Wednesday, January 25, 2012, 9:29 PM
embraced
hold me tight, though i know you're leaving

had rather long day outside. was out for about 12hours.

somehow, i realise it is much better when i sleep lesser.
been sleeping only 4-6hours for the past few days, but i dont feel tired.
alright, i have no idea what is wrong with my body clock, it's so screwed.
the more i sleep, the sleepier i get; the earlier i sleep, the harder to fall asleep.

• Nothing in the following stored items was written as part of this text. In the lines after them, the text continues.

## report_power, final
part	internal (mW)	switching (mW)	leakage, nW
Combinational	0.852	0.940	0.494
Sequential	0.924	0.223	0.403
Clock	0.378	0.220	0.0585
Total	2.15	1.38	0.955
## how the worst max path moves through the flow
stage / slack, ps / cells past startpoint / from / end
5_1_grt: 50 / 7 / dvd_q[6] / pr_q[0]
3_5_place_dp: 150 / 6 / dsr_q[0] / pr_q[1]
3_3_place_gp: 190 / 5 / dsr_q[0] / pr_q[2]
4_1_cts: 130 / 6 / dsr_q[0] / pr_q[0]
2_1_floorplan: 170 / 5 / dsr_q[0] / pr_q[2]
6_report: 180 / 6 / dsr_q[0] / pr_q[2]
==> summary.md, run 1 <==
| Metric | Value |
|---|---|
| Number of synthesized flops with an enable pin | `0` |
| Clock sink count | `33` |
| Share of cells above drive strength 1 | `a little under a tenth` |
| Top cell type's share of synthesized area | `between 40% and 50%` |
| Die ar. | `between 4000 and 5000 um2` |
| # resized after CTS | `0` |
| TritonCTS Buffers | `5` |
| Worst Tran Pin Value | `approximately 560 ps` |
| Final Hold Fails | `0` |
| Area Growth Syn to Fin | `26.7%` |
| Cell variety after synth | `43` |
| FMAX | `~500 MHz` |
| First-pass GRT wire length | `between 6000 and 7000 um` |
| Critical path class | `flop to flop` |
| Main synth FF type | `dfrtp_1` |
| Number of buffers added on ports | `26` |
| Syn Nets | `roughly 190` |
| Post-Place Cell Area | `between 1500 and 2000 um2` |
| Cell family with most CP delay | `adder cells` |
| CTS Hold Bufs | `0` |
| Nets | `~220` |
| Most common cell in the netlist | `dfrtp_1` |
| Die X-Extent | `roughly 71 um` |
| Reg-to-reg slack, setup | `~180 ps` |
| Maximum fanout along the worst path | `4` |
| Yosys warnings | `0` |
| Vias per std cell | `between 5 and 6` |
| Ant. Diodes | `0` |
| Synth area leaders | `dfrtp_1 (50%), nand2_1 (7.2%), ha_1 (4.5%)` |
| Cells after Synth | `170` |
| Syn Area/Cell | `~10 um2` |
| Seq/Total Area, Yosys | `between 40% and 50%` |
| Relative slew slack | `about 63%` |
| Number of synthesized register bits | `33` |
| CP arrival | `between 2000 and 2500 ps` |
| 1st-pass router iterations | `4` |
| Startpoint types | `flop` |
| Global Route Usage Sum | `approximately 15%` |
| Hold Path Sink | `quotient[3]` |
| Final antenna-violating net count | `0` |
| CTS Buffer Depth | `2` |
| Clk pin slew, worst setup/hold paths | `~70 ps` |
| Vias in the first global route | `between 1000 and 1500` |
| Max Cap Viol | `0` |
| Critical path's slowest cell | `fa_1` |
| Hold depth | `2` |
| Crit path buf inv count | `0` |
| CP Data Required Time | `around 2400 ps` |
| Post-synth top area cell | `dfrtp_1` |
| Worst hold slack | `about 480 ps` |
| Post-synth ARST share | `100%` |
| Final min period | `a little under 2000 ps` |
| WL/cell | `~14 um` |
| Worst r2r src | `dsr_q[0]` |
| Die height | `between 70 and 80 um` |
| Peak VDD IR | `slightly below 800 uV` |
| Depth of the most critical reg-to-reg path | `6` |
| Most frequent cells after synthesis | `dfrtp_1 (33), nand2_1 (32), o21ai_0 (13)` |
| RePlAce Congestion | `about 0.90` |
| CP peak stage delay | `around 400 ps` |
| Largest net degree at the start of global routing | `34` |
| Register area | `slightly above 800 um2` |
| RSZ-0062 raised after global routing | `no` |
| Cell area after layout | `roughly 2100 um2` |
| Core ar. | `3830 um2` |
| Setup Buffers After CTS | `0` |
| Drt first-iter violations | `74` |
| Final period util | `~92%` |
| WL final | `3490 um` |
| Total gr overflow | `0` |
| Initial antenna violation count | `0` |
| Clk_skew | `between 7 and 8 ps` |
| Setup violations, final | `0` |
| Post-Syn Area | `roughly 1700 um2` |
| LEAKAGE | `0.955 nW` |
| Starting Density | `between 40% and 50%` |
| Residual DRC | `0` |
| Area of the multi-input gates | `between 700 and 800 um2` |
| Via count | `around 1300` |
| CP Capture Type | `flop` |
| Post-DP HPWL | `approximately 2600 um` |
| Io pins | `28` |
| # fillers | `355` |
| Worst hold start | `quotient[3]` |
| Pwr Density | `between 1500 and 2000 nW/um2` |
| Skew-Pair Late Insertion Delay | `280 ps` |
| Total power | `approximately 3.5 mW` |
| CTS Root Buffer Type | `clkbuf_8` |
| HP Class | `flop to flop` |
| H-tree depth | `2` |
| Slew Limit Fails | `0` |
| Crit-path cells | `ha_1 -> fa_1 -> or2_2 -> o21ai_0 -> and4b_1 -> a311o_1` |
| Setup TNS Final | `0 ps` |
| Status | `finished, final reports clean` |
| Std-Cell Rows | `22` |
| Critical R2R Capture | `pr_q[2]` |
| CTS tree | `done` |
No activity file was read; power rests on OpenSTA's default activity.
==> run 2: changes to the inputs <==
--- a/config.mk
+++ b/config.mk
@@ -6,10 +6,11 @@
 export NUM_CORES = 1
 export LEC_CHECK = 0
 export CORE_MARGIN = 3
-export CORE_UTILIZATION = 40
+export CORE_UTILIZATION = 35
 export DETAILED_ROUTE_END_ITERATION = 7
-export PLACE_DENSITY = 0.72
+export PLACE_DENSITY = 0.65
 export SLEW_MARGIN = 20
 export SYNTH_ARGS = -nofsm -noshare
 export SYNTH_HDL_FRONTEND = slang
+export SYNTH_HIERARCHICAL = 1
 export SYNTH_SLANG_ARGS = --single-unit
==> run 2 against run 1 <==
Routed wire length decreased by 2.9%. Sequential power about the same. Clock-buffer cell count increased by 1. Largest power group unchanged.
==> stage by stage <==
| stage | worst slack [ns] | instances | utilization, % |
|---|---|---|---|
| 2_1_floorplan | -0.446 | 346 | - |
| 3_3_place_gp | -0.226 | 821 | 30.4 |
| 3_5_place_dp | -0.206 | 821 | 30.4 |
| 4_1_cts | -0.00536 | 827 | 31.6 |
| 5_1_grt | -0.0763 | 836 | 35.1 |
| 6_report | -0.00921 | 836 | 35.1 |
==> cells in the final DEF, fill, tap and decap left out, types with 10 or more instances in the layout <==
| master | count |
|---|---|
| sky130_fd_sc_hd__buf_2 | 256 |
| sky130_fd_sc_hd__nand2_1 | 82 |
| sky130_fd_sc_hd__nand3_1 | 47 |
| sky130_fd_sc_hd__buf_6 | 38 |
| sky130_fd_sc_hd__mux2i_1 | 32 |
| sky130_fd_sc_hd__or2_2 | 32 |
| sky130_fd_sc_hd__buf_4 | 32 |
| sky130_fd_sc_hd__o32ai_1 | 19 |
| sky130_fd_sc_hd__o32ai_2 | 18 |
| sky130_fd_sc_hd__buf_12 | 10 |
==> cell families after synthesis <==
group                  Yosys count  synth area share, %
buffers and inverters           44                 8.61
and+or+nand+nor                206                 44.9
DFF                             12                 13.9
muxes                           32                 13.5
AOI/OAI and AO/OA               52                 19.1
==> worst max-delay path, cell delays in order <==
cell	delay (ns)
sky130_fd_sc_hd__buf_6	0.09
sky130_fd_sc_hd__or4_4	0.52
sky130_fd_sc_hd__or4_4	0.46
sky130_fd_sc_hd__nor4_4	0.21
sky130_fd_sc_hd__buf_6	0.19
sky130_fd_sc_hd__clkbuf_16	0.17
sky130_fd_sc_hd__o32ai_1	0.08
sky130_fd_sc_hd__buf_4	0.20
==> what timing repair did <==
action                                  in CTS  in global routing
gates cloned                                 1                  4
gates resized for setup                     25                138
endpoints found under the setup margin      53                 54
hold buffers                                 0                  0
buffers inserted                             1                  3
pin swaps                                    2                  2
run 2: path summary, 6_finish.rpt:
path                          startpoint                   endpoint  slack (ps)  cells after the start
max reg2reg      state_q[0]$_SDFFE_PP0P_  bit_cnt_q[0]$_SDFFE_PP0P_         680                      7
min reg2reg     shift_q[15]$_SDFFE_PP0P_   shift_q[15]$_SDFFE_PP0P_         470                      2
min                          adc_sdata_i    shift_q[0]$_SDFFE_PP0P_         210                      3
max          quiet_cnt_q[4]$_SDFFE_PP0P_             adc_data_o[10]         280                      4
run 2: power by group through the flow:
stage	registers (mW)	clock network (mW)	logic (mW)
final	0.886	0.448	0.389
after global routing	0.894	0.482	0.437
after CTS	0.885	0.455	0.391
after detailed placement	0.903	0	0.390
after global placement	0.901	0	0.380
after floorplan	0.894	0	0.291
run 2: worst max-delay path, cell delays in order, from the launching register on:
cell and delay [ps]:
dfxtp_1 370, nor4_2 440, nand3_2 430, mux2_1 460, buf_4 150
===== src/rtl/pipe_hazard_ctrl.sv =====
// pipe_hazard_ctrl: stall/flush controller for the five-stage pipeline.
// Produces PC and pipeline-register enable/flush strobes for three cases:
// load-use hazards in ID, control redirects from EX and multi-cycle data-memory
// accesses in MEM (bounded by MEM_TIMEOUT).
// Optional feature macro: PIPE_PERF_CNT_EN adds the stall_cnt/flush_cnt
// performance counters and their ports.
// Handshake: dmem_req/dmem_ready act as valid/ready for one data-memory access;
// the access completes on a cycle where both are high, and the pipeline holds
// while dmem_req is high and dmem_ready is low, unless the wait has timed out.
module pipe_hazard_ctrl #(
  parameter int MEM_TIMEOUT = 16,
  parameter int CNT_W       = 32
) (
  input  logic             clk,
  input  logic             reset,
  input  logic [4:0]       ifid_rs1,
  input  logic [4:0]       ifid_rs2,
  input  logic             idex_memread,
  input  logic [4:0]       idex_rd,
  input  logic             ex_redirect,
  input  logic             dmem_req,
  input  logic             dmem_ready,
  output logic             pc_en,
  output logic             ifid_en,
  output logic             idex_en,
  output logic             exmem_en,
  output logic             memwb_en,
  output logic             ifid_flush,
  output logic             idex_flush,
  output logic             memwb_flush,
  output logic             wait_state,
  output logic             mem_err
`ifdef PIPE_PERF_CNT_EN
  ,
  output logic [CNT_W-1:0] stall_cnt,
  output logic [CNT_W-1:0] flush_cnt
`endif
);

  localparam int WCNT_W = $clog2(MEM_TIMEOUT + 1);

  typedef enum logic {
    ST_RUN      = 1'b0,
    ST_MEM_WAIT = 1'b1
  } state_t;

  state_t            r_state;
  state_t            w_state_nxt;
  logic [WCNT_W-1:0] r_wcnt;
  logic              r_mem_err;
  logic              w_force_rel;
  logic              w_hold;
  logic              w_load_use;

  // The wait has reached its bound: this cycle releases regardless of ready.
  assign w_force_rel = (r_wcnt == WCNT_W'(MEM_TIMEOUT));
  assign w_hold      = dmem_req & ~dmem_ready & ~w_force_rel;
  // A load whose destination (other than x0) feeds the instruction in ID.
  assign w_load_use  = idex_memread & (idex_rd != 5'd0) &
                       ((idex_rd == ifid_rs1) | (idex_rd == ifid_rs2));

  // State register; the state is also exported through wait_state.
  always_ff @(posedge clk) begin
    if (reset) r_state <= ST_RUN;
    else       r_state <= w_state_nxt;
  end

  // Next state and strobes: memory hold beats redirect, redirect beats load-use.
  always_comb begin
    w_state_nxt = ST_RUN;
    pc_en       = 1'b1;
    ifid_en     = 1'b1;
    idex_en     = 1'b1;
    exmem_en    = 1'b1;
    memwb_en    = 1'b1;
    ifid_flush  = 1'b0;
    idex_flush  = 1'b0;
    memwb_flush = 1'b0;
    if (w_hold) begin
      // Freeze everything up to MEM; WB receives a bubble so no write repeats.
      w_state_nxt = ST_MEM_WAIT;
      pc_en       = 1'b0;
      ifid_en     = 1'b0;
      idex_en     = 1'b0;
      exmem_en    = 1'b0;
      memwb_flush = 1'b1;
    end else if (ex_redirect) begin
      // Wrong-path instructions in IF/ID and ID/EX are squashed.
      ifid_flush = 1'b1;
      idex_flush = 1'b1;
    end else if (w_load_use) begin
      // Hold PC and IF/ID one cycle, insert a bubble into EX.
      pc_en      = 1'b0;
      ifid_en    = 1'b0;
      idex_flush = 1'b1;
    end
  end

  // Wait counter: counts hold cycles of the current access, cleared otherwise.
  always_ff @(posedge clk) begin
    if (reset)       r_wcnt <= '0;
    else if (w_hold) r_wcnt <= r_wcnt + WCNT_W'(1);
    else             r_wcnt <= '0;
  end

  // Sticky timeout flag, cleared only by reset.
  always_ff @(posedge clk) begin
    if (reset)                        r_mem_err <= 1'b0;
    else if (dmem_req & w_force_rel)  r_mem_err <= 1'b1;
  end

  assign wait_state = (r_state == ST_MEM_WAIT);
  assign mem_err    = r_mem_err;

`ifdef PIPE_PERF_CNT_EN
  logic [CNT_W-1:0] r_stall_cnt;
  logic [CNT_W-1:0] r_flush_cnt;

  // Performance counters: stalled-PC cycles and redirect flush cycles.
  always_ff @(posedge clk) begin
    if (reset) begin
      r_stall_cnt <= '0;
      r_flush_cnt <= '0;
    end else begin
      if (!pc_en)
        r_stall_cnt <= r_stall_cnt + CNT_W'(1);
      if ((ifid_flush | idex_flush) & ex_redirect)
        r_flush_cnt <= r_flush_cnt + CNT_W'(1);
    end
  end

  assign stall_cnt = r_stall_cnt;
  assign flush_cnt = r_flush_cnt;
`endif

endmodule


===== config.mk =====
export PLATFORM = sky130hd
export DESIGN_NAME = pipe_hazard_ctrl
export DESIGN_NICKNAME = d
export VERILOG_FILES = /design/src/rtl/pipe_hazard_ctrl.sv
export SDC_FILE = /design/constraint.sdc
export NUM_CORES = 1
export LEC_CHECK = 0
export CORE_UTILIZATION = 31
export DETAILED_ROUTE_END_ITERATION = 8
export HOLD_SLACK_MARGIN = 0.12
export PLACE_DENSITY_LB_ADDON = 0.2
export SYNTH_ARGS = -nofsm -noshare
export SYNTH_HDL_FRONTEND = slang
export SYNTH_SLANG_ARGS = --single-unit

===== constraint.sdc =====
create_clock -name clk -period 1.85 [get_ports clk]
set_input_delay 0.37 -clock clk [delete_from_list [all_inputs] [get_ports clk]]
set_output_delay 0.37 -clock clk [all_outputs]
set_load 0.03 [all_outputs]

# Word-level counts from Yosys, hierarchy flattened
# Cells that the tools add are included.
# word_totals
input_bits	21
ff_bits	7
# classes
bitwise	9
n_mux	10
add_sub_neg	1
n_eq_ne	3
reduce_logical	2
# op_table
operator	count
5-bit equality test	2
1-bit two-way mux	10
5-bit by 1-bit adder with 5-bit output, second input constant	1
1-bit AND	5
5-bit equality test, second input constant	1
5-bit nonzero test	1
1-bit NOT	3
2-bit OR reduction	1
1-bit bitwise OR	1

# Longest topological paths before layout
# depth
depth_word	6
depth_mapped	8

# Least setup slack after synthesis
# OpenSTA, ideal clock, no wires.
# synth_timing
path_type	flip-flop to output port
startpoint	reg r_wcnt[0]
endpoint	out pc_en
t_required_ns	1.480
n_path_buf	1
setup_slack_ns	-0.468
t_arrival_ns	1.948
path_stages_with_launch	8
cell_sequence	dfxtp_1 inv_1 ha_1 nor4bb_2 or3b_4 inv_4 a41oi_1 buf_4
# synth_via
elab_chain_len	4
# synth_rtl
element	line_no	source
start, declared	49	logic [WCNT_W-1:0] r_wcnt;
start signal, assigned	102	else if (w_hold) r_wcnt <= r_wcnt + WCNT_W'(1);
5-bit equality test	56	assign w_force_rel = (r_wcnt == WCNT_W'(MEM_TIMEOUT));
1-bit NOT	57	assign w_hold = dmem_req & ~dmem_ready & ~w_force_rel;
1-bit AND	57	
1-bit two-way mux	--	
end, declared	23	output logic pc_en,
# Every way passes these cells.

# Worst setup path after layout
# layout_timing
startpoint	reg r_wcnt[0]
endpoint	out idex_flush
# layout_via
elab_chain_len	4
# layout_rtl
element	line_no	source
5-bit equality test	56	
1-bit NOT	57	
1-bit AND	57	
1-bit two-way mux	79	if (w_hold) begin
end, declared	29	output logic idex_flush,
# Every way passes these cells.

==> metrics.csv <==
stage;metric;value;unit
floorplanning;Die W;40.9;µm
yosys;#FFs+latches synth;7;
sta;unrepaired setup endpoints after global routing;yes;
final_layout;area delta synth->final;114;%
floorplanning;# rows;13;
clock_network;Bufs on Longest Clock Path;2;
worst_setup_path;Critical Path RT;1480;ps
hold_path;hold wc startpoint;mem_err;
detailed_routing;initial drt markers;1;
global_routing;pin count of the biggest net entering global routing;6;
clock_network;CTS tree;yes;
global_routing;initial antenna violation count;0;
sta;Final period util;1.25;
floorplanning;Initial Utilization;0.348;
hold_path;worst hold path type;flop to flop;
clock_network;Clock Latency Late Sink;260;ps
yosys;post-synthesis mux area share;0;
yosys;Cell Area, Synth;469;µm²
yosys;Cells after Synth;54;
worst_setup_path;CP Capture Type;output pin;
global_routing;Remaining Overflow, GRT;0;
hold_path;hold path depth;2;
yosys;xor/xnor share of the synthesized area;0.243;
clock_network;htree depth;1;
worst_setup_path;worst-path fanout max;3;
detailed_routing;routed vias/inst;4.44;
yosys;top cells by area, synth;dfxtp_1, xnor2_1, ha_1;
placed_design;placed cells;106;
final_layout;commonest cells after routing, fill and taps aside;clkdlybuf4s50_1, buf_4, xnor2_1;
clock_network;clock sink count;7;
yosys;Warnings, synthesis;0;
worst_setup_path;r2r endpoint;r_wcnt[1];
yosys;Mapped Nets;77;
yosys;Synth Area in Simple Gates;0.240;
placed_design;dpl hpwl;1040;µm
yosys;share of synthesized area occupied by flip-flops and latches;0.299;
sta;maximum clock frequency;433;MHz
worst_setup_path;Arr. time, crit path;1940;ps
final_layout;most common cell after layout, fill and taps aside;clkdlybuf4s50_1;
yosys;largest family of logic cells by synthesized area;XOR/XNOR gates;
yosys;Synth Area in Compound Gates;0.0640;
pwr;maximum VDD drop;441;µV
yosys;area share of the largest cell type after synthesis;0.299;
status;status;finished, violations left;
sta;clk_skew;3.73;ps
yosys;Syn Area/Cell;8.69;µm²
final_layout;# diodes;0;
yosys;post-synth cell types;22;
sta;worst setup margin;-458;ps
sta;Final Hold Viols;0;
status;failing checks;setup timing;
floorplanning;core area;1350;µm²
pwr;Pwr Density;475;nW/µm²
sta;min Tclk post-route;2310;ps
global_routing;number of global-route vias before repair;496;
yosys;fraction of the mapped netlist area in adder cells;0.0533;
floorplanning;Die ar.;1670;µm²
detailed_routing;detailed-router iteration count before antenna repair;2;
final_layout;share of cells above drive strength 1;0.422;
detailed_routing;Post-DRT Antenna Nets;0;
worst_setup_path;R2R Path Start;r_wcnt[0];
detailed_routing;Detailed Route WL;1340;µm
hold_path;Worst Hold End;mem_err;
detailed_routing;DR vias;520;
sta;fin. max-slew vios;0;
global_routing;Total GRT Usage;0.184;
detailed_routing;Residual DRC;0;
floorplanning;num ports;31;
run;Max Cap Viol;0;
placed_design;DP Area;897;µm²
final_layout;# fillers;103;
sta;final setup fails;8;
placed_design;Routability Congestion;0.657;
pwr;P_leak;0.000427;µW
placed_design;Port Buffers;29;
clock_network;total CTS buffers;3;
yosys;cell type with the largest total area after synthesis;dfxtp_1;
final_layout;Final nets;126;
final_layout;Cell Count, Final, Fillers Out;117;
clock_network;clock root buffer;clkbuf_4;
worst_setup_path;Reg2Reg Setup Slack;-20;ps
floorplanning;Die Span Y;40.9;µm
detailed_routing;WL per Instance;11.4;µm
worst_setup_path;Worst Reg-to-Reg Cells;12;
worst_setup_path;crit start category;flop;
clock_network;CTS Hold Bufs;0;
final_layout;post-route cell area;1000;µm²
global_routing;first-pass GRT wire length;1960;µm
clock_network;Worst-path clk slew;60;ps
worst_setup_path;crit path kind;flop to output pin;
worst max-delay path, cell delays in order (launching register included):
cell	delay (ps)
dfxtp_2	330
inv_2	40
ha_4	140
nor4bb_4	140
or3b_4	440
inv_8	70
nor2_4	30
buf_6	110
a41o_4	230
buf_6	130
final cells by class:
cell class                 instances  area (µm²)  area share
inverter                           5        26.3      0.0262
clock buffer                       3        22.5      0.0225
timing repair buffer              47         439       0.438
tap                               15        18.8      0.0187
clock inverter                     1        5.00     0.00499
multi-input combinational         39         348       0.347
sequential                         7         143       0.142
report_power, final:
| part | switching (µW) | internal (µW) |
|---|---|---|
| combinational | 75.8 | 103 |
| clock | 63.5 | 79.3 |
| sequential | 0.972 | 153 |
| total | 140 | 336 |
routing by layer:
| layer | part of all wire | track usage | routed length (µm) |
|---|---|---|---|
| met5 | 0 | 0 | 0 |
| met4 | 0.0090 | 0.0500 | 12 |
| met3 | 0.071 | 0.0707 | 95 |
| met2 | 0.54 | 0.340 | 726 |
| met1 | 0.37 | 0.190 | 500 |
flip-flops by register name, summed over array words and instances, names as in the netlist:
signal      count
r_wcnt          5
wait_state      1
mem_err         1
cell usage after synthesis:
| cell | count |
|---|---|
| nor3_1 | 1 |
| ha_1 | 2 |
| xnor2_1 | 11 |
| xor2_1 | 2 |
| or3b_4 | 1 |
| inv_1 | 3 |
| buf_4 | 3 |
| nor4bb_2 | 1 |
| a41o_1 | 1 |
| inv_4 | 1 |
| nor2_1 | 6 |
| a21oi_1 | 1 |
| conb_1 | 1 |
| inv_2 | 1 |
| a41oi_1 | 1 |
| o22ai_1 | 1 |
| dfxtp_1 | 7 |
| nand2_1 | 3 |
| nand2b_4 | 1 |
| nand3_1 | 4 |
| nor2_2 | 1 |
| and2_1 | 1 |
how the worst max path moves through the flow:
stage	from	end	slack [ps]	depth (start not counted)
global route	r_wcnt[0]	idex_flush	-520	9
global placement	idex_rd[2]	ifid_en	-710	6
finish	r_wcnt[0]	idex_flush	-460	9
detailed placement	idex_rd[4]	ifid_en	-760	6
CTS	r_wcnt[0]	idex_flush	-460	9
floorplan	r_wcnt[0]	idex_flush	-170	7
repair_timing:
item,CTS,global route
pin swaps,3,3
buffers inserted,4,3
setup endpoints to repair,7,7
resized for setup,41,6
cell families after synthesis:
group / count (synthesis)
xor gates and xnor gates: 13
DFF: 7
adders and majority gates: 2
AOI/OAI and AO/OA: 4
other: 1
buffers and inverters: 8
and+or+nand+nor: 19
metrics by stage:
stage	utilization	total power (µW)	setup slack, ps	hold slack [ps]	setup TNS [ps]
4_1_cts	0.723	477	-458	518	-1750
2_1_floorplan	-	239	-167	416	-252
5_1_grt	0.742	500	-520	529	-2680
3_3_place_gp	0.665	316	-714	454	-3370
3_5_place_dp	0.665	319	-764	499	-3530
6_report	0.742	476	-458	509	-2110
No activity file was read; power rests on OpenSTA's default activity.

anyway, worked this morning. i swear i was very inattentive at work ):
heh, cause my baby was at safra, SHOOTING ._. cool huh
ohoh! im working FULL SHIFT on sunday, oh yeah~ im happy.
actually, im just a crazy girl who likes to work full shift. it's not tiring! really.

at work i was kinda half emoing cause it's kinda boring ._.
so i was thinking about the past.. i asked myself
"if the current me met the past me, what would i say?"
i guess what i'd say to the innocent and immature girl back then was
"look, look at me. see these scars? see how broken i am?
if you want to become like me, then go ahead!"
oh well, what's done cannot be undone. nothing i can do.

not gonna tell you in details how my day went..

but sometimes, i realise that instead of making someone feel bad,
i rather keep the truth and hide my thoughts, make them feel that im at fault.
because this way, things are better and easier to deal with.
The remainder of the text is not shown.